A conical vessel of radius 6 cm and height 8 cm is completely filled with water. A sphere is lowered into the water and its size is such that when it touches the sides it is just immersed . What fraction of water overflows ?

Given,

Radius of conical vessel (R) = AC = 6 cm

Height of conical vessel (H) = OC = 8 cm

Radius of sphere (r)

∴ PC = PD = r cm.

We know that,

Since, lengths of two tangents from an external point to a circle are equal.

∴ AC = AD = 6 cm

As radius from center to the point of tangent are perpendicular to each other.

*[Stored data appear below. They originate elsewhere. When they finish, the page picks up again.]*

From an optimization exercise on the open Yosys and OpenROAD flow, aimed at small area; shortcuts taken in it are not production practice. The RTL was checked by simulation tests, not by an equivalence proof against the original design. Power figures rest on the tool's default switching activity, not on a simulated workload.

==> flow/design.v <==
package ld_dma_pkg;
    localparam int GLB_ADDR_WIDTH      = 16;
    localparam int CGRA_DATA_WIDTH     = 16;
    localparam int BANK_DATA_WIDTH     = 64;
    localparam int WORD_BYTE_SHIFT     = 1;
    localparam int ROW_BYTE_SHIFT      = 3;
    localparam int MAX_NUM_WORDS_WIDTH = 12;
    localparam int QUEUE_DEPTH = 2;
    localparam int LOOP_LEVEL  = 2;
    localparam int BANK_READ_LATENCY = 4;
    localparam int DONE_PULSE_WIDTH  = 4;
    localparam logic [1:0] OFF       = 2'b00;
    localparam logic [1:0] NORMAL    = 2'b01;
    localparam logic [1:0] AUTO_INCR = 2'b10;
    localparam int LOOP_WIDTH = 2 * MAX_NUM_WORDS_WIDTH;
    localparam int HDR_ITER_LSB     = 0;
    localparam int HDR_INACTIVE_LSB = LOOP_LEVEL * LOOP_WIDTH;
    localparam int HDR_ACTIVE_LSB   = HDR_INACTIVE_LSB + MAX_NUM_WORDS_WIDTH;
    localparam int HDR_START_LSB    = HDR_ACTIVE_LSB + MAX_NUM_WORDS_WIDTH;
    localparam int HDR_VALID_BIT    = HDR_START_LSB + GLB_ADDR_WIDTH;
    localparam int HEADER_WIDTH     = HDR_VALID_BIT + 1;
    localparam int RDRQ_WIDTH = 1 + GLB_ADDR_WIDTH;
    localparam int RDRS_WIDTH = 1 + BANK_DATA_WIDTH;
endpackage
`timescale 1ns/100ps
module ld_dma_top (
    input  logic                                                  clk,
    input  logic                                                  reset,
    input  logic [1:0]                                            cfg_ld_dma_mode,
    input  logic [ld_dma_pkg::QUEUE_DEPTH*ld_dma_pkg::HEADER_WIDTH-1:0] cfg_ld_dma_header,
    input  logic                                                  strm_start_pulse,
    output logic [ld_dma_pkg::RDRQ_WIDTH-1:0]                     rdrq_packet,
    input  logic [ld_dma_pkg::RDRS_WIDTH-1:0]                     rdrs_packet,
    output logic [ld_dma_pkg::CGRA_DATA_WIDTH-1:0]                stream_data_g2f,
    output logic                                                  stream_data_valid_g2f,
    output logic                                                  stream_g2f_done_pulse,
    output logic [ld_dma_pkg::QUEUE_DEPTH-1:0]                    cfg_load_dma_invalidate_pulse
);
    localparam int HW = ld_dma_pkg::HEADER_WIDTH;
    localparam int VB = ld_dma_pkg::HDR_VALID_BIT;
    localparam int CW = ld_dma_pkg::MAX_NUM_WORDS_WIDTH;
    logic [1:0]      valid_d1;
    logic [1:0]      hv;
    logic [1:0]      loaded;
    logic [VB-1:0]   hd0, hd1;
    logic            q_sel;
    logic [1:0]      valid_rise;
    logic [VB-1:0]   cur;
    logic            cur_valid;
    logic start_pulse;
    logic done_pulse;
    assign valid_rise[0] = cfg_ld_dma_header[VB]      & ~valid_d1[0];
    assign valid_rise[1] = cfg_ld_dma_header[HW + VB] & ~valid_d1[1];
    assign cfg_load_dma_invalidate_pulse[0] = start_pulse & ~q_sel;
    assign cfg_load_dma_invalidate_pulse[1] = start_pulse &  q_sel;
    always_ff @(posedge clk or posedge reset) begin
        if (reset) begin
            valid_d1 <= '0;
            hv       <= '0;
            loaded   <= '0;
        end else begin
            valid_d1 <= {cfg_ld_dma_header[HW + VB], cfg_ld_dma_header[VB]};
            for (int i = 0; i < 2; i++) begin
                if (valid_rise[i]) begin
                    hv[i]     <= 1'b1;
                    loaded[i] <= 1'b1;
                end else if (cfg_load_dma_invalidate_pulse[i]) begin
                    hv[i] <= 1'b0;
                end
            end
        end
    end
    always_ff @(posedge clk) begin
        if (valid_rise[0]) hd0 <= cfg_ld_dma_header[VB-1:0];
        if (valid_rise[1]) hd1 <= cfg_ld_dma_header[HW +: VB];
    end
    always_ff @(posedge clk or posedge reset) begin
        if (reset) begin
            q_sel <= 1'b0;
        end else if (cfg_ld_dma_mode == ld_dma_pkg::AUTO_INCR) begin
            if (done_pulse) q_sel <= ~q_sel;
        end else begin
            q_sel <= 1'b0;
        end
    end
    assign cur = ({VB{~q_sel & loaded[0]}} & hd0) | ({VB{q_sel & loaded[1]}} & hd1);
    assign cur_valid = q_sel ? hv[1] : hv[0];
    logic [15:0]   cur_start;
    logic [CW-1:0] cur_active, cur_inactive, cur_r1, cur_s1, cur_r0, cur_s0;
    assign cur_start    = cur[ld_dma_pkg::HDR_START_LSB    +: 16];
    assign cur_active   = cur[ld_dma_pkg::HDR_ACTIVE_LSB   +: CW];
    assign cur_inactive = cur[ld_dma_pkg::HDR_INACTIVE_LSB +: CW];
    assign cur_r1       = cur[36 +: CW];
    assign cur_s1       = cur[24 +: CW];
    assign cur_r0       = cur[12 +: CW];
    assign cur_s0       = cur[0  +: CW];
    logic run_state;
    logic word_active;
    logic first;           
    logic start_next;
    logic [CW-1:0] cnt;    
    logic cnt_le1;
    logic last_word;
    always_comb begin
        case (cfg_ld_dma_mode)
            ld_dma_pkg::NORMAL:    start_next = ~run_state & strm_start_pulse;
            ld_dma_pkg::AUTO_INCR: start_next = ~run_state & (strm_start_pulse | cur_valid);
            default:               start_next = 1'b0;
        endcase
    end
    assign done_pulse = last_word & word_active;
    assign cnt_le1    = (cnt[CW-1:1] == '0);
    always_ff @(posedge clk or posedge reset) begin
        if (reset) begin
            start_pulse <= 1'b0;
            run_state   <= 1'b0;
            word_active <= 1'b0;
        end else begin
            start_pulse <= ~start_pulse & start_next;
            if (start_pulse)     run_state <= 1'b1;
            else if (done_pulse) run_state <= 1'b0;
            if (start_pulse) begin
                word_active <= 1'b1;
            end else if (run_state && !done_pulse) begin
                if (cur_inactive == '0) word_active <= 1'b1;
                else if (cnt_le1)       word_active <= ~word_active;
            end else begin
                word_active <= 1'b0;
            end
        end
    end
    always_ff @(posedge clk) first <= start_pulse;
    always_ff @(posedge clk) begin
        if (start_pulse) begin
            cnt <= cur_active;
        end else if (run_state && !done_pulse) begin
            if (cur_inactive == '0) begin
                if (!word_active) cnt <= '0;
            end else if (cnt_le1) begin
                cnt <= word_active ? cur_inactive : cur_active;
            end else begin
                cnt <= cnt - 1'b1;
            end
        end
    end
    logic [CW-1:0] r0_q, s0_q, s1_q, c0, c1;
    logic [15:1]   base;       
    logic [15:0]   req_addr;   
    logic          use_base;   
    logic          at_end0, at_end1;
    logic [15:1]   add_a;
    logic [CW-1:0] add_b;
    logic [15:1]   next_addr;
    logic          rd_en_q;
    assign at_end0   = (c0[CW-1:1] == '0);
    assign at_end1   = (c1[CW-1:1] == '0);
    assign last_word = at_end0 & at_end1;
    assign add_a     = start_pulse ? cur_start[15:1] : use_base ? base : req_addr[15:1];
    assign add_b     = start_pulse ? '0 : use_base ? s1_q : s0_q;
    assign next_addr = add_a + 15'(add_b);
    always_ff @(posedge clk) begin
        if (start_pulse) begin
            r0_q <= cur_r0;
            s0_q <= cur_s0;
            s1_q <= cur_s1;
            c0   <= cur_r0;
            c1   <= cur_r1;
            base <= next_addr;
            req_addr <= {next_addr, cur_start[0]};
        end else if (word_active) begin
            c0 <= at_end0 ? r0_q : c0 - 1'b1;
            if (at_end0) c1 <= c1 - 1'b1;
            use_base <= at_end0;
            if (!first) begin
                req_addr[15:1] <= next_addr;
                if (use_base) base <= next_addr;
            end
        end
    end
    logic [5:0]  vpipe;
    logic [5:0]  done_dly;
    logic [2:0]  done_left;   
    logic [4:0][1:0] sel_dly;
    logic [63:0] row_cache;
    always_ff @(posedge clk or posedge reset) begin
        if (reset) begin
            rd_en_q  <= 1'b0;
            vpipe    <= '0;
            done_dly <= '0;
            done_left <= '0;
        end else begin
            rd_en_q  <= word_active & (first | (next_addr[15:3] != req_addr[15:3]));
            vpipe    <= {vpipe[4:0], word_active};
            done_dly <= {done_dly[4:0], done_pulse};
            if (done_dly[5])            done_left <= 3'd4;
            else if (done_left != '0)   done_left <= done_left - 1'b1;
        end
    end
    always_ff @(posedge clk) begin
        sel_dly <= {sel_dly[3:0], req_addr[2:1]};
        if (rdrs_packet[64]) row_cache <= rdrs_packet[63:0];
    end
    assign rdrq_packet           = {rd_en_q, req_addr};
    assign stream_data_valid_g2f = vpipe[5];
    assign stream_data_g2f       = row_cache[sel_dly[4]*16 +: 16];
    assign stream_g2f_done_pulse = (done_left != '0);
endmodule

△OCA and △OPD are right angle triangles.

In △OCA,

By pythagoras theorem,

$\Rightarrow OA^2 = OC^2 + AC^2 \\[1em] \Rightarrow OA = \sqrt{OC^2 + AC^2} \\[1em] \Rightarrow OA = \sqrt{8^2 + 6^2} \\[1em] \Rightarrow OA = \sqrt{64+ 36} \\[1em] \Rightarrow OA = \sqrt{100} = 10 \text{ cm}.$

In △OPD,

By pythagoras theorem,

$\Rightarrow OP^2 = OD^2 + PD^2 \text{ ……..(1)}$

From figure,

OD = OA - AD = 10 - 6 = 4 cm.

OP = OC - PC = 8 - r

Substituting values of OP, OD and PD in equation (1), we get :

$\Rightarrow (8 - r)^2 = 4^2 + r^2 \\[1em] \Rightarrow 64 + r^2 - 16r = 16 + r^2 \\[1em] \Rightarrow r^2 - r^2 + 64 - 16 - 16r = 0 \\[1em] \Rightarrow 16r = 48 \\[1em] \Rightarrow r = \dfrac{48}{16} = 3 \text{ cm}.$

Volume of water overflown = Volume of sphere

= $\dfrac{4}{3}πr^3 = \dfrac{4}{3}π(3)^3$

= $\dfrac{4}{3}π \times 27= 36π$ cm³.

Original volume of water = Volume of cone

= $\dfrac{1}{3}πR^2H = \dfrac{1}{3}π \times 6^2 \times 8$ = 96π cm³.

Fraction of water overflown = $\dfrac{\text{Volume of water overflown}}{\text{Original volume of water}} = \dfrac{36π}{96π} = \dfrac{3}{8}$.

Hence, fraction of water overflown = $\dfrac{3}{8}$.